Busting Knee Caps: Contemplating Pain, Career, & Money

I winced in pain. I’d stepped down just wrong on my foot, and the ice-pick stab in the back of my heel made me yelp. It’s been almost 3 years since a truck driver didn’t see my 6’5” frame pedaling my bike, and slammed on the accelerator to merge into traffic. 

 

I  remember the smell of the diesel engine as I rested on his front grill for a second, then the feeling of being tossed through the air. I can still hear the crunching sound as I came down on my right foot. I’d broken my ankle, and I was mad. So mad that I irrationally marched into four lanes of traffic to retrieve my iPhone which had shot out of my pocket during the crash. 

 

How much is an ankle worth? $50,000? If someone came up and offered to break your knee cap (you get to choose which one) for a hundred grand, would you do it?
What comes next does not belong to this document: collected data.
==> config.mk <==
export PLATFORM = sky130hd
export DESIGN_NAME = request_queue_with_timeout
export DESIGN_NICKNAME = d
export VERILOG_FILES = /design/src/sv/rqt_pkg.sv /design/src/sv/rqt_ram.sv /design/src/sv/request_queue_with_timeout.sv
export SDC_FILE = /design/constraint.sdc
export NUM_CORES = 2
export LEC_CHECK = 0
export BUFFER_PORTS_ARGS = -buffer_cell sky130_fd_sc_hd__buf_2
export CAP_MARGIN = 25
export CORE_MARGIN = 2
export CORE_UTILIZATION = 57
export CTS_CLUSTER_DIAMETER = 150
export DETAILED_ROUTE_END_ITERATION = 6
export PLACE_DENSITY = 0.87
export SYNTH_ARGS = -nofsm -noshare
export SYNTH_HDL_FRONTEND = slang
export SYNTH_SLANG_ARGS = --single-unit
==> constraint.sdc <==
create_clock -name clk -period 7.6 [get_ports clk]
set_clock_uncertainty 0.1 [all_clocks]
set_input_delay 1.52 -clock clk [delete_from_list [all_inputs] [get_ports clk]]
set_output_delay 1.52 -clock clk [all_outputs]
set_load 0.1 [all_outputs]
Looking back now, I’m not sure what 3 years of rehabilitation, pain, and the resulting on-again-off-again depression would fetch on the open market. Perspective, like market values, change over time.

 

The reason I keep mulling over this morbid subject is because it touches on an important point: how much money will get you to do something you hate? 

 

We all have to make this deal weekly in our lifestyle and career. Is it worth 6 hours of pain in the gym each week so I don’t get diabetes when I’m 40? Is a gig playing to drunks that ignore me all night worth the $1,000 I’m getting paid? Is a career I find very enjoyable 80% of the time worth the 20% that completely sucks? 

 

There is no formula I can offer, no one right answer. But to ignore the question is to spend your entire career angry, in denial, and miserable. Eventually, we all have to decide what the pain is worth, accept it as a hazard of the job or get out, and stop constantly complaining that it hurts.

 

P.S. In no way am I minimizing physical, mental, or relationship pains. You do not get to choose if you were born in an abusive home, have a physical deformity, or fight a mental illness. The only thing we get to choose it how we respond to it.